A recent study run by Amanda Clayton, a researcher at Vanderbilt University, along with colleagues Diana Z. O'Brien and Jennifer M. Piscopo, consisted of showing a group of Americans a fictional news article about a ruling on sexual harassment. One test group read a version of the article that included opinions from only male legislators, another group read a version that had a committee of both men and women deciding on policy. The findings? People don't trust all-male panels deciding on women's issues. The research also showed that most men dislike the exclusion even more than women do.
So why would the Trump administration keep making the same mistake of showing photos of all-male panels deciding on issues that affect primarily women?
In a summary of their findings in The Washington Post, Clayton and her team suggested that the Trump administration is offering up pictures of all-male panels on purpose. That conclusion is based on the idea that Trump's campaign appealed to a certain sect of male, white voters that have been feeling "left out" of the American process for the past few election cycles. In that sense, showing an all-male, mostly white panel of men signing off on policy comforts Trump's base. But most Americans aren't on board with that, according to Clayton's findings.
Although Trump has nominated women into his Cabinet and given his daughter a senior advising position, his administration continues to exude sexism in public. Even fictional White House communications teams in Shondaland would know better than to show a male president signing off on an anti-abortion law surrounded by all white men. Anyone who's seen even one episode of Scandal could be a better press adviser to the current commander in chief when it comes to optics in this way. Much like Clayton found in her study, it just feels wrong.
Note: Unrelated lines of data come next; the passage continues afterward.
**config.mk**
```make
export PLATFORM = sky130hd
export DESIGN_NAME = aes192_key_expansion_top
export DESIGN_NICKNAME = d
export VERILOG_FILES = /design/src/hdl/aes192ke_pkg.sv /design/src/hdl/aes192ke_word_unit.sv /design/src/hdl/aes192_key_expansion_top.sv
export VERILOG_INCLUDE_DIRS = /design/src /design/src/hdl
export SDC_FILE = /design/constraint.sdc
export NUM_CORES = 1
export LEC_CHECK = 0
export BUFFER_PORTS_ARGS = -buffer_cell sky130_fd_sc_hd__buf_2
export CORE_MARGIN = 5
export CORE_UTILIZATION = 45
export DETAILED_ROUTE_END_ITERATION = 16
export HOLD_SLACK_MARGIN = 0.12
export SYNTH_ARGS = -nofsm -noshare
export SYNTH_HDL_FRONTEND = slang
export SYNTH_SLANG_ARGS = --single-unit
```
**constraint.sdc**
```tcl
create_clock -name clk -period 14.2 [get_ports clk]
set_clock_uncertainty 0.2 [all_clocks]
set_input_delay 0 -clock clk [delete_from_list [all_inputs] [get_ports clk]]
set_output_delay 0 -clock clk [all_outputs]
set_load 0.02 [all_outputs]
```
`config.mk`:
```
export PLATFORM = sky130hd
export DESIGN_NAME = tleb_arith
export DESIGN_NICKNAME = d
export VERILOG_FILES = /design/src/rtl/tleb_pkg.sv /design/src/rtl/tleb_arith.sv
export SDC_FILE = /design/constraint.sdc
export NUM_CORES = 2
export LEC_CHECK = 0
export ABC_AREA = 1
export BUFFER_PORTS_ARGS = -buffer_cell sky130_fd_sc_hd__buf_2
export CAP_MARGIN = 20
export CORE_MARGIN = 5
export CORE_UTILIZATION = 32
export CTS_CLUSTER_DIAMETER = 80
export CTS_CLUSTER_SIZE = 16
export DETAILED_ROUTE_END_ITERATION = 10
export PLACE_DENSITY = 0.46
export SLEW_MARGIN = 20
export SYNTH_ARGS = -nofsm -noshare
export SYNTH_HDL_FRONTEND = slang
export SYNTH_SLANG_ARGS = --single-unit
```
`constraint.sdc`:
```
create_clock -name clk_i -period 18 [get_ports clk_i]
set_input_delay 0.9 -clock clk_i [delete_from_list [all_inputs] [get_ports clk_i]]
set_output_delay 0.9 -clock clk_i [all_outputs]
set_load 0.02 [all_outputs]
```
`src/rtl/tleb_pkg.sv`:
```
// ---------------------------------------------------------------------------
// tleb_pkg
// Types and constants shared by the longest-edge bisection pipeline.
// ---------------------------------------------------------------------------
`default_nettype none

package tleb_pkg;

  localparam int unsigned FIELD_W      = 16;
  localparam int unsigned SUM_Z_W      = 18;
  localparam int unsigned ZABS_W       = 17;
  localparam int unsigned RECIP3_W     = 18;
  localparam int unsigned RECIP3_SHIFT = 19;
  // ceil(2^19 / 3): exact floor(s / 3) for s below 2^18
  localparam logic [RECIP3_W-1:0] RECIP3 = 18'd174763;

  typedef enum logic [1:0] {
    EDGE_AB = 2'd0,
    EDGE_BC = 2'd1,
    EDGE_CA = 2'd2
  } edge_e;

  typedef struct packed {
    logic        [FIELD_W-1:0] vertex_a_x;
    logic        [FIELD_W-1:0] vertex_a_y;
    logic signed [FIELD_W-1:0] vertex_a_z;
    logic        [FIELD_W-1:0] vertex_b_x;
    logic        [FIELD_W-1:0] vertex_b_y;
    logic signed [FIELD_W-1:0] vertex_b_z;
    logic        [FIELD_W-1:0] vertex_c_x;
    logic        [FIELD_W-1:0] vertex_c_y;
    logic signed [FIELD_W-1:0] vertex_c_z;
  } tleb_in_t;

  typedef struct packed {
    logic        [1:0]         longest_edge;
    logic        [FIELD_W-1:0] mid_x;
    logic        [FIELD_W-1:0] mid_y;
    logic        [FIELD_W-1:0] center_x;
    logic        [FIELD_W-1:0] center_y;
    logic signed [FIELD_W-1:0] height_mean;
  } tleb_out_t;

  // tie-break orderings: point p above point q by y, then x
  typedef struct packed {
    logic b_over_c;
    logic a_over_c;
    logic b_over_a;
  } tleb_tie_t;

endpackage

`default_nettype wire

```
`src/rtl/tleb_arith.sv`:
```
// ---------------------------------------------------------------------------
// tleb_arith
// Stages 2 and 3: squared edge lengths and divide-by-three by reciprocal.
// ---------------------------------------------------------------------------
`default_nettype none

module tleb_arith import tleb_pkg::*; #(
  parameter int unsigned CoordBits = 16
) (
  input  wire logic                              clk_i,
  input  wire logic                              rst_ni,
  input  wire logic                              in_valid_i,
  output logic                                   in_ready_o,
  input  wire logic        [2:0][CoordBits-1:0]  dx_i,
  input  wire logic        [2:0][CoordBits-1:0]  dy_i,
  input  wire logic        [2:0][CoordBits-1:0]  mid_x_i,
  input  wire logic        [2:0][CoordBits-1:0]  mid_y_i,
  input  wire logic             [CoordBits+1:0]  sum_x_i,
  input  wire logic             [CoordBits+1:0]  sum_y_i,
  input  wire logic signed      [SUM_Z_W-1:0]    sum_z_i,
  input  wire tleb_tie_t                         tie_i,
  output logic                                   out_valid_o,
  input  wire logic                              out_ready_i,
  output logic        [2:0][2*CoordBits:0]       len_o,
  output logic        [2:0][CoordBits-1:0]       mid_x_o,
  output logic        [2:0][CoordBits-1:0]       mid_y_o,
  output logic             [CoordBits-1:0]       center_x_o,
  output logic             [CoordBits-1:0]       center_y_o,
  output logic             [FIELD_W-1:0]         height_mean_o,
  output tleb_tie_t                              tie_o
);

  localparam int unsigned SqW   = 2 * CoordBits;
  localparam int unsigned ProdW = CoordBits + 2 + RECIP3_W;
  localparam int unsigned ZProdW = ZABS_W + RECIP3_W;

  // stage 2
  logic                      v2_q, r2, load2;
  logic [2:0][SqW-1:0]       sq_x_d, sq_y_d, sq_x_q, sq_y_q;
  logic [ProdW-1:0]          prod_x_d, prod_y_d, prod_x_q, prod_y_q;
  logic [SUM_Z_W-1:0]        zneg_full;
  logic [ZABS_W-1:0]         zabs_d, zabs_q;
  logic                      zneg_q;
  logic [2:0][CoordBits-1:0] mid_x2_q, mid_y2_q;
  tleb_tie_t                 tie2_q;

  // stage 3
  logic                      v3_q, r3, load3;
  logic [2:0][SqW:0]         len_d, len_q;
  logic [ZProdW-1:0]         zprod;
  logic [FIELD_W-1:0]        zquot, hm_d, hm_q;
  logic [CoordBits-1:0]      cx_q, cy_q;
  logic [2:0][CoordBits-1:0] mid_x3_q, mid_y3_q;
  tleb_tie_t                 tie3_q;

  always_comb begin
    for (int e = 0; e < 3; e++) begin
      sq_x_d[e] = SqW'(dx_i[e]) * SqW'(dx_i[e]);
      sq_y_d[e] = SqW'(dy_i[e]) * SqW'(dy_i[e]);
      len_d[e]  = (SqW+1)'(sq_x_q[e]) + (SqW+1)'(sq_y_q[e]);
    end
    prod_x_d  = ProdW'(sum_x_i) * ProdW'(RECIP3);
    prod_y_d  = ProdW'(sum_y_i) * ProdW'(RECIP3);
    zneg_full = -sum_z_i;
    zabs_d    = sum_z_i[SUM_Z_W-1] ? zneg_full[ZABS_W-1:0] : sum_z_i[ZABS_W-1:0];
    zprod     = ZProdW'(zabs_q) * ZProdW'(RECIP3);
    zquot     = zprod[RECIP3_SHIFT +: FIELD_W];
    hm_d      = zneg_q ? (~zquot + 1'b1) : zquot;
  end

  assign r3         = !v3_q || out_ready_i;
  assign r2         = !v2_q || r3;
  assign load2      = in_valid_i && r2;
  assign load3      = v2_q && r3;
  assign in_ready_o = r2;

  always_ff @(posedge clk_i or negedge rst_ni) begin
    if (!rst_ni) begin
      v2_q <= 1'b0;
      v3_q <= 1'b0;
    end else begin
      if (r2) begin
        v2_q <= in_valid_i;
      end
      if (r3) begin
        v3_q <= v2_q;
      end
    end
  end

  always_ff @(posedge clk_i) begin
    if (load2) begin
      sq_x_q   <= sq_x_d;
      sq_y_q   <= sq_y_d;
      prod_x_q <= prod_x_d;
      prod_y_q <= prod_y_d;
      zabs_q   <= zabs_d;
      zneg_q   <= sum_z_i[SUM_Z_W-1];
      mid_x2_q <= mid_x_i;
      mid_y2_q <= mid_y_i;
      tie2_q   <= tie_i;
    end
    if (load3) begin
      len_q    <= len_d;
      cx_q     <= prod_x_q[RECIP3_SHIFT +: CoordBits];
      cy_q     <= prod_y_q[RECIP3_SHIFT +: CoordBits];
      hm_q     <= hm_d;
      mid_x3_q <= mid_x2_q;
      mid_y3_q <= mid_y2_q;
      tie3_q   <= tie2_q;
    end
  end

  assign out_valid_o   = v3_q;
  assign len_o         = len_q;
  assign mid_x_o       = mid_x3_q;
  assign mid_y_o       = mid_y3_q;
  assign center_x_o    = cx_q;
  assign center_y_o    = cy_q;
  assign height_mean_o = hm_q;
  assign tie_o         = tie3_q;

endmodule

`default_nettype wire

```
==> metrics.txt <==
WL/cell=16.5 microns; number of synthesized flops with an enable pin=581; routability congestion estimate from global placement=0.891; full die area=0.274 sq mm; DR DRC count=0; P&R area growth vs syn=9.75%; synth unique cells=51; Max Fclk=158 MHz; Critical Path Stages=26; Syn Nets=11800; CTS tree=built; Hold Path Class=input port to flip-flop; Clock Path Buffers=3; die span in y=523 microns; sequential share of the synthesized area=0.208; Period minus WS final=6.33 ns; Post CTS Setup Buffer Count=0; Setup-failing EPs final=0; total grt overflow=0; Setup Skew=0.0504 ns; maximum fanout along the worst path=5; fin crit share=0.352; fin util=0.353; Rel. slew slack=0.364; initial antenna violation count=34; Setup TNS Final=0 ns; CP max stage delay=0.68 ns; Fillers=27000; status=complete, no violations; Required @ worst endpoint=18.41 ns; io pins=501; synth top area cells=fa_1 31%, edfxtp_1 21%, ha_1 16%, inv_1 12%, nand2_1 6.5%; count of pins over their slew limit=0; async set-reset flop share out of synthesis=0.00343; Clock Latency Late Sink=0.70 ns; TritonCTS buffer count=57; Critical Path End=height_mean_o[14]; CP arrival=6.74 ns; Yosys reg bits=583; Layout Cells excl Fill=13100; first-pass GRT wire length=347000 microns; CP top delay family=adder cells; r2r setup slk=11.67 ns; Mapped Cells=9130; die width=523 microns; core area=0.262 sq mm; detailed-route wire length=215000 microns; crit path kind=flip-flop to flip-flop; ys flop type=edfxtp_1; Clock Pin Slew Worst Setup and Hold Paths=0.07 ns; Worst Tran Pin Value=0.954 ns; Worst R2R Path Depth=26; Via density=4.45; DR pass1 iterations=7; crit path max-delay cell type=fa_1; Vias=58200; worst path buffer plus inverter count=5; RSZ-0062 raised after global routing=no; fraction of layout cells with a size suffix above 1=0.0722; Synth Area per Inst=9.23 sq um; cell taking the most area after synthesis=fa_1; YS warnings=0; clock sink total=583; clock root cell=clkbuf_16; reg2reg start=zabs_q[4]; Final ANT Viol Nets=0; Placed Cells=13000; Iter 0 DRT Violations=2861; # port buffers=500; critical path launch point=zabs_q[4]; depth of the CTS H-tree=2; Rows=188; Cell Area, Synth=0.0843 sq mm; # Max-Cap Violations=0; Initial Util=0.321; kind of start point of the critical path=flip-flop; pin count of the biggest net entering global routing=109; gr usage total=0.159; vias in the first global route=63400; Final Hold Fails=0; DP Wirelength=183000 microns; CP endpoint kind=flip-flop; final net count=12200; R2R Path End=height_mean_o[14]; area share of the largest cell type after synthesis=0.306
Yet Trump's IRL team continues to just dig their own sexist hole releasing photos of white men discussing issues that affect women without women involved at all.
There's something to be said for the value of hypocrisy in politics, according to this study done by Clayton and her team. Maybe women were never really given a seat at the table when it comes to decision making in D.C. Women, and especially women of color and other marginalized demographic groups, are used to be left out of the bigger conversation. But Trump's team hasn't even pretended to invite women, or anyone else, into the discussion, aside from giving away some token jobs. Instead, the administration releases photos of men around a table deciding on healthcare without any irony.
The backlash on Twitter about those all-male teams might seem funny, but it isn't. According to Clayton's studies, most Americans feel that a group of white men deciding on policy that affects all Americans, of all genders, races, and socio-economic groups, is just not the best way to make progress. If anything, it simply doesn't look good.
Clayton's study and common sense shows that this way of doing politics won't last much longer. Maybe they should have a Scandal viewing party at the White House before the next big policy decision. In the name of optics, if nothing else.